Single-agent mode — the default mode (architect run PROMPT)

GracefulShutdown()
     |
load_config(yaml, env, cli_flags)
     |
configure_logging()              logging/setup.py
  +- HumanLogHandler (stderr)    HUMAN events only (25)
  +- Technical console (stderr)  controlled by -v / -vv
  +- JSON file (optional)        captures everything (DEBUG+)
     |
ToolRegistry
  +- register_all_tools()    read_file, write_file, delete_file, list_files,
  |                          edit_file, apply_patch, search_code, grep, find_files
  +- MCPDiscovery()          mcp_{server}_{tool} (if MCP servers configured)
     |
RepoIndexer.build_index()    traverses workspace -> RepoIndex
  (or IndexCache.get())       uses cache if < 5 min
     |
LLMAdapter(config.llm)
     |
ContextManager(config.context)
     |
ContextBuilder(repo_index=index, context_manager=ctx_mgr)
     |
PostEditHooks(config.hooks.post_edit, workspace_root)
     |
get_agent("build", yaml_agents, cli_overrides)

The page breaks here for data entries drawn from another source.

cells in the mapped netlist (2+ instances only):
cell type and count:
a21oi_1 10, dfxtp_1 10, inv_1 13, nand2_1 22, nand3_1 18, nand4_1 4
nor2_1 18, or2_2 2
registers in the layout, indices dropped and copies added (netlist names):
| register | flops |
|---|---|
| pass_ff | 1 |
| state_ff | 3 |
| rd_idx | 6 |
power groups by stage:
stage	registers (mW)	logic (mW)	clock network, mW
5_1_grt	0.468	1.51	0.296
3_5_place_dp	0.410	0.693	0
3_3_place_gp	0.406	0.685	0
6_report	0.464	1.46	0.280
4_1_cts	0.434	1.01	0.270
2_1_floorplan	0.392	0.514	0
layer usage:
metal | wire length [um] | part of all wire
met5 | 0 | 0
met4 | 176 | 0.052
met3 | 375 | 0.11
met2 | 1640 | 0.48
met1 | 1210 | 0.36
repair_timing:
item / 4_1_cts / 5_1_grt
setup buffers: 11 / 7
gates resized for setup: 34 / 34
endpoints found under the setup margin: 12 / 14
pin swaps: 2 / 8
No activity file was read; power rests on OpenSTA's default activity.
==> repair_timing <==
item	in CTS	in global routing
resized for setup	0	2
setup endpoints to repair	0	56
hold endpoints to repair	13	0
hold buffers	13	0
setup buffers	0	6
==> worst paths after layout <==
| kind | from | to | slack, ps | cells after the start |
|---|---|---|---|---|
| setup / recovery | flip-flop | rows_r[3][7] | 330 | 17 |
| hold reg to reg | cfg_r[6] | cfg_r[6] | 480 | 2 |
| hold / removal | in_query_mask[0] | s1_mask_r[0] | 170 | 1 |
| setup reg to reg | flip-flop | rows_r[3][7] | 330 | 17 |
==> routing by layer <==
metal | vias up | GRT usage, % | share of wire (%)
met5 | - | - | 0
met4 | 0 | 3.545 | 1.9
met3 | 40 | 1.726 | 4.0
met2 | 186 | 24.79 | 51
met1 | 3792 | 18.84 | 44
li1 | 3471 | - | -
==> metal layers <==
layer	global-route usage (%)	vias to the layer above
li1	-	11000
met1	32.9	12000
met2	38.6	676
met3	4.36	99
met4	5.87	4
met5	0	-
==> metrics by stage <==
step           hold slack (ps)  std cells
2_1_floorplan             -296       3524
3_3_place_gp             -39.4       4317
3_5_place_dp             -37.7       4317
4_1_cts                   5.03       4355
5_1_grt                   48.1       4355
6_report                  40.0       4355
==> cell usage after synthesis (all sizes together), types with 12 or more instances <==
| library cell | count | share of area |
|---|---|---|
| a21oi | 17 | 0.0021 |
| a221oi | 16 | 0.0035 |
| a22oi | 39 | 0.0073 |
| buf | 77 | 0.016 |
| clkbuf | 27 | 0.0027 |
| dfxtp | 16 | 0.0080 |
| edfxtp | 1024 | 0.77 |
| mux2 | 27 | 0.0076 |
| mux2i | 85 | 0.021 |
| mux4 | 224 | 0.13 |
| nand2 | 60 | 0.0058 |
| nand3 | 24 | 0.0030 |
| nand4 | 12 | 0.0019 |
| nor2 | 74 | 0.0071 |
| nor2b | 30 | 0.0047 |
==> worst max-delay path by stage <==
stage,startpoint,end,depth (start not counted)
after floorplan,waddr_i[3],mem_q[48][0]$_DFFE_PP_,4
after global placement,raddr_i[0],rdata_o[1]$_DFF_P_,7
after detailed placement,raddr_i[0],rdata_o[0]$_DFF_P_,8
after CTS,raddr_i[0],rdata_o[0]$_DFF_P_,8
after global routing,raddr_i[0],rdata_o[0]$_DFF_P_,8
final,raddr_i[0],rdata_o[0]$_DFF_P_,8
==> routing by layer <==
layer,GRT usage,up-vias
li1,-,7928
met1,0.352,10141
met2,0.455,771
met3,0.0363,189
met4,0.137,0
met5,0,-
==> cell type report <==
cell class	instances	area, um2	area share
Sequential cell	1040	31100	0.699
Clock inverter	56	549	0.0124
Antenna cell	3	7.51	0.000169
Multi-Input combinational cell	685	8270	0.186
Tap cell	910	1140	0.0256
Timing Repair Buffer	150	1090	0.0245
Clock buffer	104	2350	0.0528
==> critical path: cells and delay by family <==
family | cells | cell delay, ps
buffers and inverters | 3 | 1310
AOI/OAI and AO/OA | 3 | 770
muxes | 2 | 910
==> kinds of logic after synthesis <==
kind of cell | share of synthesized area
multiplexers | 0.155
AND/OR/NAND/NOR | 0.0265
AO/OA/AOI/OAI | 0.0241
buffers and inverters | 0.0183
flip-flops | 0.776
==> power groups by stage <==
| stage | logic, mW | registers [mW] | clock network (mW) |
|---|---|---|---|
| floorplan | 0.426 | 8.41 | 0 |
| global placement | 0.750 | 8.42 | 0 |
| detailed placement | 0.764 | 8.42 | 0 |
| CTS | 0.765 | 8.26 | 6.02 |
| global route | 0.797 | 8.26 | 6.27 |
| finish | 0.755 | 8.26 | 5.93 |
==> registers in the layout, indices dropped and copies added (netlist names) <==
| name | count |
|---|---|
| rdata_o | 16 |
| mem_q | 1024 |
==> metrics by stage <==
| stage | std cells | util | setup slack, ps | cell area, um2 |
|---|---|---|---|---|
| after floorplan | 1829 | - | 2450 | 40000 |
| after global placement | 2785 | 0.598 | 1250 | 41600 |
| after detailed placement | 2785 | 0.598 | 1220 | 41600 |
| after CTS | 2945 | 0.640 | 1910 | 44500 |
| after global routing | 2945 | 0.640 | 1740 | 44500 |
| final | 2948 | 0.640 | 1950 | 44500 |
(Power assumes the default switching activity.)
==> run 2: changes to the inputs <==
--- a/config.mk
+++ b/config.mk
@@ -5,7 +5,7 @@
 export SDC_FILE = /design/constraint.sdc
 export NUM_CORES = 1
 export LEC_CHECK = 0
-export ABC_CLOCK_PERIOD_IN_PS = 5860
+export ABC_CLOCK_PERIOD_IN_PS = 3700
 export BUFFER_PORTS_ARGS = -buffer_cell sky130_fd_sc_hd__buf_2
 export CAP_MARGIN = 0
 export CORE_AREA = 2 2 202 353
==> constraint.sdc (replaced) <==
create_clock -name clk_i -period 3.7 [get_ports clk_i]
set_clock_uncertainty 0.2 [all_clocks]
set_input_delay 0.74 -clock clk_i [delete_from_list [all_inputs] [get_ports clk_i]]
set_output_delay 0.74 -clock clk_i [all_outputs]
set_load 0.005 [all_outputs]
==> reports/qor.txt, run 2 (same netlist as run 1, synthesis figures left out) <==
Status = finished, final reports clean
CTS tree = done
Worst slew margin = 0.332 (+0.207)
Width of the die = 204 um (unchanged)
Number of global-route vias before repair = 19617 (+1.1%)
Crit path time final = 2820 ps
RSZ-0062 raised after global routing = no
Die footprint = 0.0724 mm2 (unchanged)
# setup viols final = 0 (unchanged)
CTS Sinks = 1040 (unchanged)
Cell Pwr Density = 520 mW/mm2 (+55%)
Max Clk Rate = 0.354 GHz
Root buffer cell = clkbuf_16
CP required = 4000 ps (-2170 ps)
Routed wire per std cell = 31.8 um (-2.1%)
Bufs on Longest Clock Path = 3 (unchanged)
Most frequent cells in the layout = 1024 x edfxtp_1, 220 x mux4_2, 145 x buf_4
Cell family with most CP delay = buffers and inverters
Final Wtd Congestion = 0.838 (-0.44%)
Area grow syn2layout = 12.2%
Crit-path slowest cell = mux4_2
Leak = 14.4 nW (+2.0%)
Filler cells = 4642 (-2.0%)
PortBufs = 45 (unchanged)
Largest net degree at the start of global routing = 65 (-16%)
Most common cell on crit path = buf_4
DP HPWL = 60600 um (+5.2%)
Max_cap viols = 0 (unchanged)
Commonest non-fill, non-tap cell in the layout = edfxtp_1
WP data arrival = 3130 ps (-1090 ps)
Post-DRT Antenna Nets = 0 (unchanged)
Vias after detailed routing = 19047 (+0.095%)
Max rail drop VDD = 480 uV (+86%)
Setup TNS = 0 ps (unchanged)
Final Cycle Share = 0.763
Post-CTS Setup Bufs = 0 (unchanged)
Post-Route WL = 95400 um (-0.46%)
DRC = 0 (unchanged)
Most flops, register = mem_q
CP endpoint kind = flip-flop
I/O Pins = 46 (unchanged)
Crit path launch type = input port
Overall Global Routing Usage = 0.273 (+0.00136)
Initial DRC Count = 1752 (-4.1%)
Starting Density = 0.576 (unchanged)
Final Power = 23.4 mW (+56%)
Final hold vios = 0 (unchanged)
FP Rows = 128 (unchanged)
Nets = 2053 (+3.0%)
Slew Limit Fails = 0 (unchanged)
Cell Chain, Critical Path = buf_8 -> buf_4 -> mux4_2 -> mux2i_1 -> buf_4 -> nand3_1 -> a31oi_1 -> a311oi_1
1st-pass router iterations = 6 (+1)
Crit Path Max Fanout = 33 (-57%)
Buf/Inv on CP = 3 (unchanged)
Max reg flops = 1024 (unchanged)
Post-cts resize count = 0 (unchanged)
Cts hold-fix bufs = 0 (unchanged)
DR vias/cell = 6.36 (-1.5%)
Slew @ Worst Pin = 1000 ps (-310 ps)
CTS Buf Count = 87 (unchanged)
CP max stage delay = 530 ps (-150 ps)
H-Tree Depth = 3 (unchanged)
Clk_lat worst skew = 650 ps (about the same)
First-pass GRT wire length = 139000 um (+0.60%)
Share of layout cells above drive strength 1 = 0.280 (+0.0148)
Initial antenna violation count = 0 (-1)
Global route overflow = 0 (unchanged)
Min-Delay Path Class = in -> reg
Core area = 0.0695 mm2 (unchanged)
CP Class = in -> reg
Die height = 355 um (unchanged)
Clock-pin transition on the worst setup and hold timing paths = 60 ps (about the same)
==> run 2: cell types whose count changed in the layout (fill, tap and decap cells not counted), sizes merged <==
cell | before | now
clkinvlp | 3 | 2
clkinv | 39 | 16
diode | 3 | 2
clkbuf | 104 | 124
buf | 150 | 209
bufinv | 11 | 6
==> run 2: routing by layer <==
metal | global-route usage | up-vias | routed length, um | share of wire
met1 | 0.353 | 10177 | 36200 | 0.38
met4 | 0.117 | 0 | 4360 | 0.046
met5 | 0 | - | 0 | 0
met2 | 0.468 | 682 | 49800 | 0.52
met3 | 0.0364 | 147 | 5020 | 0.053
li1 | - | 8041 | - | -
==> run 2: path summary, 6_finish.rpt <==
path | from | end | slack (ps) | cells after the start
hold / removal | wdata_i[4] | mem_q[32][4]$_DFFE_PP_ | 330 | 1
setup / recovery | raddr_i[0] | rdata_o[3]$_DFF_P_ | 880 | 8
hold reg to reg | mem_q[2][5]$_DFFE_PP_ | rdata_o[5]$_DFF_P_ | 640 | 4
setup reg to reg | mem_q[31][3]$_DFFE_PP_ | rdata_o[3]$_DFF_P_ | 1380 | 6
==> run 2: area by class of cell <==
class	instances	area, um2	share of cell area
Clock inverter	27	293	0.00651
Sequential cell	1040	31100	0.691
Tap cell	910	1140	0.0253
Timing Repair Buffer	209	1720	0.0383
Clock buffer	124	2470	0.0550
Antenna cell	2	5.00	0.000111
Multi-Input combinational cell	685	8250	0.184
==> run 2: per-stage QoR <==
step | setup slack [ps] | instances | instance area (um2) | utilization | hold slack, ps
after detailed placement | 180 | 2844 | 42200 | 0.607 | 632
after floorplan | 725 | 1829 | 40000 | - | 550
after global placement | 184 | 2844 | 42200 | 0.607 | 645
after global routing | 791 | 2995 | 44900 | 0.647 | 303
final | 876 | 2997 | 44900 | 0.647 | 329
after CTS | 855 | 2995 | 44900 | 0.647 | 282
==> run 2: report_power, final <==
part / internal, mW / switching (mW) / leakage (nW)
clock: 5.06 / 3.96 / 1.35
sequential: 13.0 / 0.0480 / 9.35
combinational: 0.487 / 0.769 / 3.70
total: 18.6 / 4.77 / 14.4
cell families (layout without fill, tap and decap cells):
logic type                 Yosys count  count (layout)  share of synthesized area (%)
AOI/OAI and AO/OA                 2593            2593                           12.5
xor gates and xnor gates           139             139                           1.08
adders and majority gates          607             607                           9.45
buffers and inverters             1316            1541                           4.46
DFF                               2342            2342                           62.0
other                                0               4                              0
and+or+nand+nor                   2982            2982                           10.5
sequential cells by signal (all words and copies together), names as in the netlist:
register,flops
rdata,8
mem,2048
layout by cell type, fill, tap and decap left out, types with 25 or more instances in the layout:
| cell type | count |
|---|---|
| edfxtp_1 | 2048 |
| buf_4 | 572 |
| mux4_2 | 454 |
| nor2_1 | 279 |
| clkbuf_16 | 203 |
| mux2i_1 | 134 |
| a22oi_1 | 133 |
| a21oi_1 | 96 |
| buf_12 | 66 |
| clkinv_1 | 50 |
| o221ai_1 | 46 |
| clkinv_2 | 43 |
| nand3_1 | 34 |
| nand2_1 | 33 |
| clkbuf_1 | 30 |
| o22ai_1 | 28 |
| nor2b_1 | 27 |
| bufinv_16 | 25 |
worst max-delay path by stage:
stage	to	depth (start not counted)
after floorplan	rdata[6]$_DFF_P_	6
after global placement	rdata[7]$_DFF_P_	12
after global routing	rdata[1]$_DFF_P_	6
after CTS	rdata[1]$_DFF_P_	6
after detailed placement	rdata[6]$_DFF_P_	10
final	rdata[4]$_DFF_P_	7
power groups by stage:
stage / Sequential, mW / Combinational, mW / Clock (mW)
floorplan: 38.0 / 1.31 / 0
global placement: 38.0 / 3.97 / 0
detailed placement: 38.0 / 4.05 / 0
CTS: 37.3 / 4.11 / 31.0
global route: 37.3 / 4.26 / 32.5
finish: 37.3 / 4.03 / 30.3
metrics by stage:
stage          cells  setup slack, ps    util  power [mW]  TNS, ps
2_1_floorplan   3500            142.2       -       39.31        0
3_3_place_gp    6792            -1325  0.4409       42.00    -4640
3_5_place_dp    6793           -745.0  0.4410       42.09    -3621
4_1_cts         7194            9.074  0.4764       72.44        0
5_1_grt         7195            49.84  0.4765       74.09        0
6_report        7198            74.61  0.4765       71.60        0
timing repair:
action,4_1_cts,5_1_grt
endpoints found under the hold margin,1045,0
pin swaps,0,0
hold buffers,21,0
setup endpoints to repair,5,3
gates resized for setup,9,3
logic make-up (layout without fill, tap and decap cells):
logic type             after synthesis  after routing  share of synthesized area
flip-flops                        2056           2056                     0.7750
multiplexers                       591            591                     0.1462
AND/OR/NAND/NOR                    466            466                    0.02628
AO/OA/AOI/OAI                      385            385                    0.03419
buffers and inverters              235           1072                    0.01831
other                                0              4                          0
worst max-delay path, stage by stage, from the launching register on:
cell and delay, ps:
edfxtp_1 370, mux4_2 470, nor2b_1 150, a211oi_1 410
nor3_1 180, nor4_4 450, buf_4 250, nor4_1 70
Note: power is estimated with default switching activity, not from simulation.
`config.mk`:
```
export PLATFORM = sky130hd
export DESIGN_NAME = hta_live_map
export DESIGN_NICKNAME = d
export VERILOG_FILES = /design/src/rtl/hta_pkg.sv /design/src/rtl/hta_live_map.sv
export SDC_FILE = /design/constraint.sdc
export NUM_CORES = 1
export LEC_CHECK = 0
export BUFFER_PORTS_ARGS = -buffer_cell sky130_fd_sc_hd__buf_2
export CAP_MARGIN = 20
export CORE_MARGIN = 2
export CORE_UTILIZATION = 45
export CTS_CLUSTER_DIAMETER = 50
export DETAILED_ROUTE_END_ITERATION = 6
export GPL_TIMING_DRIVEN = 0
export SLEW_MARGIN = 10
export SYNTH_ARGS = -nofsm -noshare
export SYNTH_HDL_FRONTEND = slang
export SYNTH_SLANG_ARGS = --single-unit
```
`constraint.sdc`:
```
create_clock -name clk -period 1.88 [get_ports clk]
set_clock_uncertainty 0.05 [all_clocks]
set_input_delay 0.188 -clock clk [delete_from_list [all_inputs] [get_ports clk]]
set_output_delay 0.188 -clock clk [all_outputs]
set_load 0.03 [all_outputs]
```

  -> AgentConfig{system_prompt, allowed_tools, confirm_mode, max_steps=50}
     |
ExecutionEngine(registry, config, confirm_mode, hooks=post_edit_hooks)
     |
AgentLoop(llm, engine, agent_config, ctx, shutdown, step_timeout,
          context_manager, cost_tracker, timeout)
     |
AgentLoop.run(prompt, stream=True, on_stream_chunk=stderr_write)
     |
     -- while True: --------------------------------------------------------
     |
     |  [1] _check_safety_nets(state, step)
     |        +- USER_INTERRUPT?  -> return immediately (no LLM)
     |        +- MAX_STEPS?       -> _graceful_close() -> asks LLM for summary
     |        +- TIMEOUT?         -> _graceful_close() -> asks LLM for summary
     |        +- BUDGET_EXCEEDED? -> _graceful_close() -> asks LLM for summary
     |        +- CONTEXT_FULL?    -> _graceful_close() -> asks LLM for summary
     |
     |  [2] ContextManager.manage(messages, llm)
     |        +- compresses if > 75% of context window used
     |
     |  [3] hlog.llm_call(step, messages_count)
     |      with StepTimeout(step_timeout):
     |        llm.completion_stream(messages, tools_schema)
     |          -> StreamChunk("def foo...") --> stderr via callback
     |          -> LLMResponse(tool_calls=[ToolCall("edit_file", {...})])
     |
     |  [4] cost_tracker.record(step, model, usage, source="agent")
     |        +- if BudgetExceededError -> _graceful_close(BUDGET_EXCEEDED)
     |
     |  [5] If no tool_calls:
     |        hlog.agent_done(step)
     |        state.status = "success"
     |        state.stop_reason = StopReason.LLM_DONE
     |        break
     |
     |  [6] _execute_tool_calls_batch([tc1, tc2, ...])
     |        if parallel -> ThreadPoolExecutor(max_workers=4)
     |          -> hlog.tool_call("edit_file", {path:...})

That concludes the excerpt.